══ EXERCISE DATA

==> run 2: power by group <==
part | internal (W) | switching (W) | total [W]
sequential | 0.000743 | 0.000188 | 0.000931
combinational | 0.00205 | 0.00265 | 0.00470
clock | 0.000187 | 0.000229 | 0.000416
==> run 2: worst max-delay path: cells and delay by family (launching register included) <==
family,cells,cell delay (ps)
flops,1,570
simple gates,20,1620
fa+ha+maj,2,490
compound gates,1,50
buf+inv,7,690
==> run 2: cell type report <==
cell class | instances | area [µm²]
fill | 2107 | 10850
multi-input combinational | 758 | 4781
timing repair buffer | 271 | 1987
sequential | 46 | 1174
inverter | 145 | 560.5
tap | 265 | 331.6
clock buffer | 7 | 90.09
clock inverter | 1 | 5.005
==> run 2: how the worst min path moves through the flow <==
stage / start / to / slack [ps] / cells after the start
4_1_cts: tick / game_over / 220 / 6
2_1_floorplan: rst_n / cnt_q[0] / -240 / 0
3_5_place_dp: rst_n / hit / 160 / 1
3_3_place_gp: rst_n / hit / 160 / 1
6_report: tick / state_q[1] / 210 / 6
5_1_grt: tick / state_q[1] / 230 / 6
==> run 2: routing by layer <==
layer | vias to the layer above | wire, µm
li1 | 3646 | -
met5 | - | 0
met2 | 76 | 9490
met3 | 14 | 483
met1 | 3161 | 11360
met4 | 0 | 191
--- config.mk ---
export PLATFORM = sky130hd
export DESIGN_NAME = cpu_ctrl_flat
export DESIGN_NICKNAME = d
export VERILOG_FILES = /design/src/rtl/cpu_ctrl_if.sv /design/src/rtl/cpu_ctrl.sv /design/src/flat_wrapper.sv
export SDC_FILE = /design/constraint.sdc
export NUM_CORES = 1
export LEC_CHECK = 0
export ABC_CLOCK_PERIOD_IN_PS = 2900
export CELL_PAD_IN_SITES_DETAIL_PLACEMENT = 0
export CELL_PAD_IN_SITES_GLOBAL_PLACEMENT = 1
export CORE_UTILIZATION = 36
export CTS_CLUSTER_SIZE = 10
export DETAILED_ROUTE_END_ITERATION = 7
export HOLD_SLACK_MARGIN = 0.15
export PLACE_DENSITY_LB_ADDON = 0.05
export SLEW_MARGIN = 5
export SYNTH_ARGS = -nofsm -noshare
export SYNTH_HDL_FRONTEND = slang
export SYNTH_SLANG_ARGS = --single-unit
--- constraint.sdc ---
create_clock -name clk -period 2.9 [get_ports clk]
set_input_delay 0.29 -clock clk [delete_from_list [all_inputs] [get_ports clk]]
set_output_delay 0.29 -clock clk [all_outputs]
set_load 0.005 [all_outputs]
--- config.mk ---
export PLATFORM = sky130hd
export DESIGN_NAME = ex_muldiv_unit
export DESIGN_NICKNAME = d
export VERILOG_FILES = /design/src/rtl/ex_muldiv_unit.sv
export SDC_FILE = /design/constraint.sdc
export NUM_CORES = 1
export LEC_CHECK = 0
export BUFFER_PORTS_ARGS = -buffer_cell sky130_fd_sc_hd__buf_2
export CAP_MARGIN = 30
export CORE_UTILIZATION = 60
export CTS_CLUSTER_SIZE = 28
export DETAILED_ROUTE_END_ITERATION = 10
export PLACE_DENSITY = 0.82
export SLEW_MARGIN = 20
export SYNTH_ARGS = -nofsm -noshare
export SYNTH_HDL_FRONTEND = slang
export SYNTH_SLANG_ARGS = --single-unit
--- constraint.sdc ---
create_clock -name clk -period 9.2 [get_ports clk]
set_input_delay 0.92 -clock clk [delete_from_list [all_inputs] [get_ports clk]]
set_output_delay 0.92 -clock clk [all_outputs]
set_load 0.005 [all_outputs]
--- src/rtl/phy_rx_lane_destripe.sv ---
// phy_rx_lane_destripe: per-lane deskew FIFOs feeding a byte-striped 32-bit word assembler.
// Byte b of a word is pop_index*LANES + lane, with byte 0 landing in data_output[31:24].
module phy_rx_lane_destripe #(
    parameter int LANES = 2,
    parameter int DEPTH = 4
) (
    input  logic               clk_4f,
    input  logic               reset,
    input  logic [LANES-1:0]   active_lane,
    input  logic [LANES-1:0]   valid_lane,
    input  logic [8*LANES-1:0] data_lane,
    output logic [31:0]        data_output,
    output logic               valid_out,
    output logic               aligned,
    output logic               overflow,
    output logic               skew_err
);
    localparam int AW = $clog2(DEPTH);
    localparam int CW = $clog2(DEPTH + 1);

    typedef enum logic [1:0] {IDLE, FILL, RUN} state_t;

    state_t         state;
    logic [7:0]     mem [LANES][DEPTH];
    logic [AW-1:0]  wptr [LANES];
    logic [AW-1:0]  rptr [LANES];
    logic [CW-1:0]  cnt [LANES];
    logic [CW-1:0]  skew_cnt;
    logic [1:0]     bidx;
    logic [31:0]    acc;
    logic [31:0]    nxt_acc;
    logic [LANES-1:0] ne;
    logic [LANES-1:0] full;
    logic [LANES-1:0] wr;
    logic [LANES-1:0] ovf;
    logic           all_act;
    logic           pop;
    logic           last;

    always_comb begin
        all_act = &active_lane;
        for (int l = 0; l < LANES; l++) begin
            ne[l]   = cnt[l] != '0;
            full[l] = cnt[l] == CW'(DEPTH);
        end
        pop = state != IDLE && all_act && &ne;
        // A full FIFO still takes a write when the same edge pops it.
        for (int l = 0; l < LANES; l++) begin
            wr[l]  = state != IDLE && all_act && valid_lane[l] && (!full[l] || pop);
            ovf[l] = state != IDLE && all_act && valid_lane[l] && full[l] && !pop;
        end
        nxt_acc = acc;
        for (int l = 0; l < LANES; l++)
            nxt_acc[8*(3-int'(bidx)-l) +: 8] = mem[l][rptr[l]];
        last = int'(bidx) + LANES == 4;
    end

    always_ff @(posedge clk_4f) begin
        for (int l = 0; l < LANES; l++)
            if (wr[l])
                mem[l][wptr[l]] <= data_lane[8*l +: 8];
    end

    always_ff @(posedge clk_4f or posedge reset) begin
        if (reset) begin
            state       <= IDLE;
            data_output <= '0;
            valid_out   <= 1'b0;
            aligned     <= 1'b0;
            overflow    <= 1'b0;
            skew_err    <= 1'b0;
            skew_cnt    <= '0;
            bidx        <= '0;
            acc         <= '0;
            for (int l = 0; l < LANES; l++) begin
                wptr[l] <= '0;
                rptr[l] <= '0;
                cnt[l]  <= '0;
            end
        end else begin
            valid_out <= 1'b0;
            for (int l = 0; l < LANES; l++) begin
                if (wr[l])
                    wptr[l] <= wptr[l] + AW'(1);
                if (pop)
                    rptr[l] <= rptr[l] + AW'(1);
                cnt[l] <= cnt[l] + CW'(wr[l]) - CW'(pop);
            end
            if (|ovf)
                overflow <= 1'b1;
            if (pop) begin
                acc  <= nxt_acc;
                bidx <= bidx + 2'(LANES);
                if (last) begin
                    data_output <= nxt_acc;
                    valid_out   <= 1'b1;
                end
            end
            case (state)
                IDLE: if (all_act) begin
                    state    <= FILL;
                    skew_cnt <= '0;
                end
                FILL: if (&ne) begin
                    state   <= RUN;
                    aligned <= 1'b1;
                end else if (|ne) begin
                    if (skew_cnt == CW'(DEPTH - 1)) begin
                        skew_err <= 1'b1;
                        state    <= IDLE;
                    end else begin
                        skew_cnt <= skew_cnt + CW'(1);
                    end
                end
                default: ;
            endcase
            // Lane loss or excess skew: flush everything and drop any partial word.
            if ((state != IDLE && !all_act) ||
                (state == FILL && !(&ne) && |ne && skew_cnt == CW'(DEPTH - 1))) begin
                state     <= IDLE;
                aligned   <= 1'b0;
                valid_out <= 1'b0;
                bidx      <= '0;
                skew_cnt  <= '0;
                for (int l = 0; l < LANES; l++) begin
                    wptr[l] <= '0;
                    rptr[l] <= '0;
                    cnt[l]  <= '0;
                end
            end
        end
    end
endmodule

════

*WHAT YOU HAVE TO DO*
From the records above, copy every line that holds the word "family".

*WRITTEN SOLUTION*
==> run 2: worst max-delay path: cells and delay by family (launching register included) <==
family,cells,cell delay (ps)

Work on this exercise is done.